NVIDIA® H200 Instances and Clusters Available

NVIDIA H100 vs A100 GPUs – Compare Price and Performance for AI Training and Inference

8 min read
NVIDIA H100 vs A100 GPUs – Compare Price and Performance for AI Training and Inference

If you’re looking for the best performance GPUs for machine learning training or inference, you’re looking at NVIDIA’s H100 and A100. Both are extremely powerful GPUs for scaling up AI workloads, but there are key differences you should know. 

NVIDIA H100 (Hopper Architecture) 

The NVIDIA H100 is the first ML-optimized GPU to feature the Hopper architecture, which is designed with a strong focus on accelerating AI computations.
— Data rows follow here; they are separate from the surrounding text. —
$ cat config.mk
export PLATFORM = sky130hd
export DESIGN_NAME = spi_flash_reader_flat
export DESIGN_NICKNAME = d
export VERILOG_FILES = /design/src/rtl/spi_flash_reader_if.sv /design/src/rtl/spi_flash_reader.sv /design/src/flat_wrapper.sv
export SDC_FILE = /design/constraint.sdc
export NUM_CORES = 1
export LEC_CHECK = 0
export ABC_AREA = 1
export BUFFER_PORTS_ARGS = -buffer_cell sky130_fd_sc_hd__buf_2
export CORE_MARGIN = 2
export CORE_UTILIZATION = 48
export DETAILED_ROUTE_END_ITERATION = 8
export MAX_ROUTING_LAYER = met4
export PLACE_DENSITY_LB_ADDON = 0.3
export SKIP_CTS_REPAIR_TIMING = 1
export SYNTH_ARGS = -nofsm -noshare
export SYNTH_HDL_FRONTEND = slang
export SYNTH_SLANG_ARGS = --single-unit
$ cat constraint.sdc
create_clock -name clk -period 1.5 [get_ports clk]
set_input_delay 0.3 -clock clk [delete_from_list [all_inputs] [get_ports clk]]
set_output_delay 0.3 -clock clk [all_outputs]
set_load 0.02 [all_outputs]
$ cat src/rtl/spi_flash_reader_if.sv
// Bundle between the flash-read sequencer, its requester/consumer and the SPI byte engine.
interface spi_flash_reader_if #(
  parameter int LEN_W = 16
);
  logic             start;
  logic [23:0]      addr;
  logic [LEN_W-1:0] len;
  logic             busy;
  logic             done;
  logic [7:0]       data_out;
  logic             data_valid;
  logic             data_ready;
  logic             spi_load;
  logic [15:0]      spi_in;
  logic [15:0]      spi_out;

  modport master (
    output start, addr, len, data_ready, spi_out,
    input  busy, done, data_out, data_valid, spi_load, spi_in
  );

  modport slave (
    input  start, addr, len, data_ready, spi_out,
    output busy, done, data_out, data_valid, spi_load, spi_in
  );
endinterface

$ cat src/rtl/spi_flash_reader.sv
// SPI-flash READ sequencer: sends CMD + 24-bit address + dummy bytes through the SPI
// byte engine and streams the received bytes out on a valid/ready port.
module spi_flash_reader #(
  parameter logic [7:0] CMD   = 8'h03,
  parameter int         LEN_W = 16
) (
  input  logic              clk,
  input  logic              rst_n,
  spi_flash_reader_if.slave bus
);

  typedef enum logic [2:0] {
    INIT, IDLE, LOAD, WAIT, PRESENT, DESEL, DESEL_WAIT, DONE
  } state_t;

  state_t           state, state_nxt;
  logic [23:0]      addr_q;
  logic [LEN_W-1:0] rem_q, rem_nxt;
  logic [2:0]       idx_q, idx_nxt;
  logic             init_q, init_nxt;
  logic             first_q, first_nxt;
  logic             spi_load_q, spi_load_nxt;
  logic [15:0]      spi_in_q, spi_in_nxt;
  logic [7:0]       data_out_q, data_out_nxt;
  logic             data_valid_q, data_valid_nxt;
  logic             complete;
  logic             accept;
  logic             take_start;

  function automatic logic [7:0] byte_sel(input logic [2:0] idx, input logic [23:0] a);
    case (idx)
      3'd0:    byte_sel = CMD;
      3'd1:    byte_sel = a[23:16];
      3'd2:    byte_sel = a[15:8];
      3'd3:    byte_sel = a[7:0];
      default: byte_sel = 8'h00;
    endcase
  endfunction

  // The engine's busy flag lags the load by a cycle, so the first wait cycle is never trusted.
  assign complete   = !first_q && !bus.spi_out[15];
  assign accept     = data_valid_q && bus.data_ready;
  assign take_start = (state == IDLE) && bus.start;

  always_ff @(posedge clk or negedge rst_n) begin
    if (!rst_n) begin
      state        <= INIT;
      addr_q       <= '0;
      rem_q        <= '0;
      idx_q        <= '0;
      init_q       <= 1'b1;
      first_q      <= 1'b0;
      spi_load_q   <= 1'b0;
      spi_in_q     <= '0;
      data_out_q   <= '0;
      data_valid_q <= 1'b0;
    end else begin
      state        <= state_nxt;
      rem_q        <= rem_nxt;
      idx_q        <= idx_nxt;
      init_q       <= init_nxt;
      first_q      <= first_nxt;
      spi_load_q   <= spi_load_nxt;
      spi_in_q     <= spi_in_nxt;
      data_out_q   <= data_out_nxt;
      data_valid_q <= data_valid_nxt;
      if (take_start) addr_q <= bus.addr;
    end
  end

  always_comb begin
    state_nxt = state;
    case (state)
      INIT:       state_nxt = DESEL_WAIT;
      IDLE:       if (bus.start) state_nxt = (bus.len == '0) ? DONE : LOAD;
      LOAD:       state_nxt = WAIT;
      WAIT:       if (complete) state_nxt = (idx_q < 3'd4) ? LOAD : PRESENT;
      PRESENT:    if (accept) state_nxt = (rem_q == LEN_W'(1)) ? DESEL : LOAD;
      DESEL:      state_nxt = DESEL_WAIT;
      DESEL_WAIT: if (complete) state_nxt = init_q ? IDLE : DONE;
      DONE:       state_nxt = IDLE;
      default:    state_nxt = INIT;
    endcase
  end

  // Registered outputs are computed from the next state so spi_load is high during LOAD/DESEL.
  always_comb begin
    rem_nxt        = rem_q;
    idx_nxt        = idx_q;
    init_nxt       = init_q;
    data_out_nxt   = data_out_q;
    data_valid_nxt = data_valid_q;
    spi_in_nxt     = spi_in_q;
    if (take_start) begin
      rem_nxt = bus.len;
      idx_nxt = 3'd0;
    end
    if (state == WAIT && complete) begin
      if (idx_q < 3'd4) begin
        idx_nxt = idx_q + 3'd1;
      end else begin
        data_out_nxt   = bus.spi_out[7:0];
        data_valid_nxt = 1'b1;
      end
    end
    if (state == PRESENT && accept) begin
      rem_nxt        = rem_q - LEN_W'(1);
      data_valid_nxt = 1'b0;
    end
    if (state == DESEL_WAIT && complete) init_nxt = 1'b0;
    first_nxt    = (state_nxt != state) && (state_nxt == WAIT || state_nxt == DESEL_WAIT);
    spi_load_nxt = (state == INIT) || (state_nxt == LOAD) || (state_nxt == DESEL);
    if (state == INIT || state_nxt == DESEL) spi_in_nxt = 16'h0100;
    else if (state_nxt == LOAD)              spi_in_nxt = {8'h00, byte_sel(idx_nxt, addr_q)};
  end

  assign bus.busy       = (state != IDLE);
  assign bus.done       = (state == DONE);
  assign bus.spi_load   = spi_load_q;
  assign bus.spi_in     = spi_in_q;
  assign bus.data_out   = data_out_q;
  assign bus.data_valid = data_valid_q;

endmodule

$ cat src/flat_wrapper.sv
// flat-port wrapper written by rule: the top's interface ports become plain ports
module spi_flash_reader_flat 
#(
  parameter logic [7:0] CMD   = 8'h03,
  parameter int         LEN_W = 16
)
  (clk, rst_n, bus_start, bus_addr, bus_len, bus_data_ready, bus_spi_out, bus_busy, bus_done, bus_data_out, bus_data_valid, bus_spi_load, bus_spi_in);
  spi_flash_reader_if #(.LEN_W(LEN_W)) bus_i ();
  input  logic clk;
  input  logic rst_n;
  input wire logic [$bits(bus_i.start)-1:0] bus_start;
  input wire logic [$bits(bus_i.addr)-1:0] bus_addr;
  input wire logic [$bits(bus_i.len)-1:0] bus_len;
  input wire logic [$bits(bus_i.data_ready)-1:0] bus_data_ready;
  input wire logic [$bits(bus_i.spi_out)-1:0] bus_spi_out;
  output wire logic [$bits(bus_i.busy)-1:0] bus_busy;
  output wire logic [$bits(bus_i.done)-1:0] bus_done;
  output wire logic [$bits(bus_i.data_out)-1:0] bus_data_out;
  output wire logic [$bits(bus_i.data_valid)-1:0] bus_data_valid;
  output wire logic [$bits(bus_i.spi_load)-1:0] bus_spi_load;
  output wire logic [$bits(bus_i.spi_in)-1:0] bus_spi_in;
  assign bus_i.start = bus_start;
  assign bus_i.addr = bus_addr;
  assign bus_i.len = bus_len;
  assign bus_i.data_ready = bus_data_ready;
  assign bus_i.spi_out = bus_spi_out;
  assign bus_busy = bus_i.busy;
  assign bus_done = bus_i.done;
  assign bus_data_out = bus_i.data_out;
  assign bus_data_valid = bus_i.data_valid;
  assign bus_spi_load = bus_i.spi_load;
  assign bus_spi_in = bus_i.spi_in;
  spi_flash_reader #(.CMD(CMD), .LEN_W(LEN_W)) u_core (.clk(clk), .rst_n(rst_n), .bus(bus_i));
endmodule
==> flow_summary.toml, run 1 <==
[grt]
grt_usage_pct = 22.7
grt_max_degree = 68
first_global_vias = 3414
grt_first_pass_wirelength_mm = 15.0
antenna_found_initial = 0
grt_remaining_overflow = 0

[detailed_routing]
drt-initial-drc-count = 192
wirelength_mm = 9.96
num_vias = 3704
wl_per_cell_microns = 13.5
viasPerCell = 5.03
first_pass_iters = 4
drcViolationCount = 0
detail-route-antenna-nets = 0

[final_layout]
final_layout_size_suffix_gt1_share_pct = 41.8
regArea_sq_um = 1680
fin_util_pct = 72.8
area_delta_synth_final_pct = 46.3
fill_cells = 530
num-nets-final = 695
design_area_sq_um = 5310
multi_input_area_sq_um = 2010
num_antenna_cells = 0

[clock_tree]
ctsRootBufferMaster = "clkbuf_8"
clkSlewWorstSetupHoldPaths_ns = 0.08
cts_sinks = 67
cts_max_level = 3
cts_buffers = 9
cts_buffer_depth = 2
insertion_delay_ns = 0.35
cts_tree = "yes"

[placed_design]
dp_hpwl_mm = 6.23
numPortBuffers = 73
pre_cts_ws_ns = -0.179
placed_cell_area_sq_um = 4560
gp_congestion = 0.941

[setup_path]
r2r_end = "u_core.bus.spi_in[0]"
cp.arrival_ns = 1.99
worst_setup_path_end_kind = "flip-flop"
rr_startpoint = "u_core.state[1]"
criticalPathCategory = "reg -> reg"
cp-start-kind = "flip-flop"
r2r_cells = 11
critical_path_required_ns = 1.74
rrSetupSlack_ns = -0.25
crit_fanout = 6

[floorplanning]
chipWidth_microns = 90.9
rows = 31
chipHeight_microns = 90.9
start_util_pct = 49.8
io_pins = 88
dieArea_sq_um = 8270
fp.coreArea_sq_um = 7290

[synthesis]
syn_inst = 480
syn_avg_cell_area_sq_um = 7.56
synth-edff-count = 0
synthTopCellsByCount = "nand2_1 (178), dfrtp_1 (66), inv_1 (43)"
synth_most_common_cell = "nand2_1"
yosysWarnings = 0
seq_area_frac_synth_pct = 46.2
async_flop_share_pct = 100
synth_cell_types = 36
synth_ff_type = "dfrtp_1"
ys_seq_elements = 67
netlist_top_cells_area = "dfrtp_1 (46%), nand2_1 (18%), nand3_1 (5.1%), inv_1 (4.4%), nor2_1 (4.1%)"
yosysTopAreaCell = "dfrtp_1"
syn_area_sq_um = 3630
synth_top_cell_area_share_pct = 45.5

[sta]
post-route-period-util_pct = 116
tns_ns = -3.27
rsz0062_at_grt = "true"
max_freq_mhz = 573
skew_ns = 0.0111
min_period_ns = 1.75
slew_violations = 0
setup_ws_ns = -0.246
whs_ns = 0.146
finalSetupViolCount = 28
hold_violations = 0

[worst_hold_path]
hold_class = "in -> reg"
whs_path_depth = 3
hp-start = "bus_addr[19]"
hold_end = "u_core.addr_q[19]"

[outcome]
status = "finished, violations left"
violations = "setup timing"

[power_and_ir_drop]
power_density_nw_per_um2 = 2060
max-vdd-ir-drop_v = 0.000730
p_leak_nw = 2.82

[flow_run]
cap_viol_max_count = 0
==> area by class of cell <==
type	instances	area share, %
multi-input combinational	347	37.8
sequential	67	31.7
timing repair buffer	157	20.3
inverter	50	3.82
clock buffer	10	2.40
tap	99	2.33
clock inverter	6	1.70
==> power by group <==
group,internal (mW),total [mW],switching (mW)
clock network,0.939,1.67,0.733
logic,2.57,6.10,3.53
registers,2.61,3.18,0.566
==> cells by family (layout without fill, tap and decap cells) <==
| logic type | count (synthesis) | count (layout) | synth area share (%) |
|---|---|---|---|
| AO/OA/AOI/OAI | 34 | 34 | 5.83 |
| XOR/XNOR | 4 | 4 | 0.966 |
| adder cells (fa/ha/maj) | 3 | 3 | 1.03 |
| buffers and inverters | 73 | 223 | 9.34 |
| flip-flops | 67 | 67 | 46.2 |
| other | 1 | 7 | 0.103 |
| AND/OR/NAND/NOR | 298 | 299 | 36.5 |
==> cell usage in the layout (no fill, tap or decap), drive strengths merged <==
cell	Yosys	routed
dfstp	1	1
dlygate4sd3	0	1
nand4	13	13
clkbuf	4	10
ha	3	3
o221ai	6	6
o2111ai	1	1
bufinv	0	2
o211ai	3	3
o21ai	13	13
nand3	40	40
buf	19	156
nand2	187	188
xnor2	1	1
clkinv	1	4
clkinvlp	0	1
nor2	48	48
nor3b	1	1
xor2	3	3
o22ai	2	2
conb	1	7
dfrtp	66	66
o31ai	1	1
nor3	9	9
inv	49	49
a21oi	7	7
a211oi	1	1
==> how the worst max path moves through the flow <==
stage | startpoint | end | slack [ns] | cells after the start
after floorplan | u_core.rem_q[7] | u_core.bus.spi_in[0] | 0.002 | 12
after global placement | bus_spi_out[15] | u_core.bus.spi_in[3] | -0.15 | 13
after detailed placement | u_core.state[1] | u_core.rem_q[4] | -0.18 | 7
after CTS | u_core.state[1] | u_core.rem_q[4] | -0.21 | 7
after global routing | u_core.state[1] | u_core.bus.spi_in[2] | -0.33 | 11
final | u_core.state[1] | u_core.bus.spi_in[0] | -0.25 | 11
==> per-layer routing <==
layer | vias up | share of wire [%] | global-route usage (%)
li1 | 1826 | - | -
met1 | 1746 | 43 | 30.0
met2 | 115 | 50 | 35.0
met3 | 17 | 5.0 | 4.15
met4 | 0 | 1.8 | 8.59
met5 | - | 0 | -
==> sequential cells by signal, indices dropped and copies added, names as in the netlist <==
signal                 count
u_core.idx_q               3
u_core.bus.data_valid      1
u_core.state               3
u_core.bus.data_out        8
u_core.init_q              1
u_core.bus.spi_load        1
u_core.addr_q             24
u_core.first_q             1
u_core.bus.spi_in          9
u_core.rem_q              16
==> critical path, stage by stage (launching register included) <==
cell and delay [ns]:
dfrtp_2 0.46, buf_6 0.13, nand3_4 0.10, nor2_4 0.19, nand2_2 0.09, nand2_4 0.09, inv_4 0.06, buf_4 0.14
nand4_1 0.08, nand3_1 0.11, nand3_1 0.11, nand2_1 0.07
==> per-stage QoR <==
step	total power, mW	cells
floorplan	6.14	486
finish	10.9	736
detailed placement	7.74	705
global route	11.7	736
global placement	7.59	705
CTS	9.42	721
No activity file was read; power rests on OpenSTA's default activity.
==> run 2, diff against run 1 <==
BUFFER_PORTS_ARGS = default   (was -buffer_cell sky130_fd_sc_hd__buf_2)
CORE_UTILIZATION = 56   (was 48)
DONT_BUFFER_PORTS = 1   (was default)
==> run 2 against run 1 <==
  * The flow finishes with violations (hold timing, setup timing)
  * Sequential power increased by 6%
  * Register-to-register slack improved by 0.03 ns
  * Combinational power decreased by 13%
  * Worst hold slack got worse by 0.51 ns
  * Fmax increased by 1.6%
  * Flip-flop and latch count unchanged
  * Core utilization increased by 1.7 points
  * Largest power group unchanged
  * Clock-buffer cell count decreased by 1
  * Wire length decreased by 7.8%
  * Critical path depth decreased by 1
  * Power decreased by 6.7%
  * Sequential share of layout area increased by 4.1 points
==> flow_summary.toml, run 2 (synthesized netlist as in run 1, its figures left out) <==
[placed_design]
dp_hpwl_mm = 5.95
gp_congestion = 0.880
numPortBuffers = 0
placed_cell_area_sq_um = 4050

[setup_path]
crit_fanout = 8
criticalPathCategory = "reg -> reg"
critical_path_required_ns = 1.75
r2r_end = "u_core.bus.spi_in[5]"
worst_setup_path_end_kind = "flip-flop"
rr_startpoint = "u_core.state[2]"
cp-start-kind = "flip-flop"
r2r_cells = 10
cp.arrival_ns = 1.96
rrSetupSlack_ns = -0.22

[detailed_routing]
num_vias = 3404
first_pass_iters = 5
viasPerCell = 5.36
wl_per_cell_microns = 14.5
detail-route-antenna-nets = 0
drt-initial-drc-count = 225
wirelength_mm = 9.19
drcViolationCount = 0

[final_layout]
layout_commonest_cell = "nand2_1"
design_area_sq_um = 4700
area_delta_synth_final_pct = 29.6
largest_reg_flops = 24
largest_register = "u_core.addr_q"
final_layout_size_suffix_gt1_share_pct = 30.6
num_antenna_cells = 0
num-nets-final = 616
layout_common_cells = "nand2_1 (168), buf_4 (67), dfrtp_1 (64)"
fin_util_pct = 74.5

[sta]
hold_violations = 67
rsz0062_at_grt = "true"
post-route-period-util_pct = 115
slew_violations = 0
max_freq_mhz = 582
min_period_ns = 1.72
finalSetupViolCount = 30
tns_ns = -3.64
skew_ns = 0.00650
whs_ns = -0.360
setup_ws_ns = -0.219

[clock_tree]
clkSlewWorstSetupHoldPaths_ns = 0.08
cts_sinks = 67
cts_tree = "yes"
cts_max_level = 3
cts_buffer_depth = 2
cts_buffers = 9
insertion_delay_ns = 0.35
ctsRootBufferMaster = "clkbuf_8"

[grt]
antenna_found_initial = 0
first_global_vias = 3060
grt_usage_pct = 24.3
grt_remaining_overflow = 0
grt_max_degree = 68
grt_first_pass_wirelength_mm = 13.6

[worst_hold_path]
hold_class = "in -> async"

[floorplanning]
fp.coreArea_sq_um = 6310
dieArea_sq_um = 7140
chipWidth_microns = 84.5
io_pins = 88
rows = 29
start_util_pct = 57.5
chipHeight_microns = 84.5

[outcome]
violations = "hold timing, setup timing"
status = "finished, violations left"

[power_and_ir_drop]
power_density_nw_per_um2 = 2170
p_total_mw = 10.2
max-vdd-ir-drop_v = 0.00125
p_leak_nw = 2.45

[flow_run]
cap_viol_max_count = 0
-- run 2: area by class of cell --
| cell class | instances | area (sq um) |
|---|---|---|
| clock buffer | 9 | 124 |
| clock inverter | 7 | 77.6 |
| fill | 433 | 1610 |
| inverter | 50 | 200 |
| multi-input combinational | 347 | 1890 |
| sequential | 67 | 1680 |
| tap | 77 | 96.3 |
| timing repair buffer | 78 | 636 |
-- run 2: stage by stage --
stage	setup slack, ns	hold slack, ns	instances
after floorplan	0.00198	0.00441	486
after global placement	-0.155	0.00587	597
after detailed placement	-0.179	0.00571	597
after CTS	-0.259	-0.376	613
after global routing	-0.360	-0.377	635
final	-0.219	-0.360	635
-- run 2: power breakdown --
| part | total (mW) | leakage (nW) | switching, mW | internal (mW) |
|---|---|---|---|---|
| Clock | 1.55 | 0.105 | 0.764 | 0.781 |
| Combinational | 5.29 | 1.49 | 3.02 | 2.28 |
| Sequential | 3.37 | 0.846 | 0.766 | 2.61 |
| Total | 10.2 | 2.45 | 4.55 | 5.66 |
-- run 2: worst max path at each step --
stage                     from                   end  slack (ns)
4_1_cts        u_core.state[0]  u_core.bus.spi_in[7]       -0.26
2_1_floorplan  u_core.rem_q[7]  u_core.bus.spi_in[0]       0.002
6_report       u_core.state[2]  u_core.bus.spi_in[5]       -0.22
3_3_place_gp   u_core.rem_q[5]      u_core.rem_q[13]       -0.15
5_1_grt        u_core.rem_q[2]  u_core.bus.spi_in[7]       -0.36
3_5_place_dp   u_core.state[0]  u_core.bus.spi_in[7]       -0.18
-- run 2: critical path: stages, from the launching register on --
cell     delay, ns
dfrtp_1       0.42
buf_4         0.15
buf_6         0.12
nand3_2       0.11
nand3_4       0.09
nor3_4        0.21
nand2_2       0.10
nand2_4       0.14
nand2_4       0.10
nor2_1        0.13
nor2_1        0.05
-- run 2: routing by layer --
metal	track usage, %	vias up	routed length [microns]
li1	-	1659	-
met1	33.7	1597	4080
met2	35.7	130	4340
met5	-	-	0
met4	9.67	0	180
met3	4.52	18	585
The architecture introduces significant improvements, such as 4th generation Tensor Cores optimized for AI, especially for tasks involving deep learning and large language models.  

Additionally, the H100 introduced the Transformer Engine, a feature engineered to enhance the execution of matrix multiplications—a key operation in many AI algorithms—making it faster and more power-efficient. The H100 also offers a substantial boost in memory bandwidth and capacity, allowing it to handle larger datasets and more complex neural networks with ease. 

NVIDIA A100 (Ampere Architecture) 

The A100, built on NVIDIA’s earlier Ampere architecture, brought several innovations that continue to make it relevant for a wide range of AI applications. It features powerful 3rd generation Tensor Cores that provide accelerated performance for AI-driven tasks across various fields, from scientific computing to data analytics. 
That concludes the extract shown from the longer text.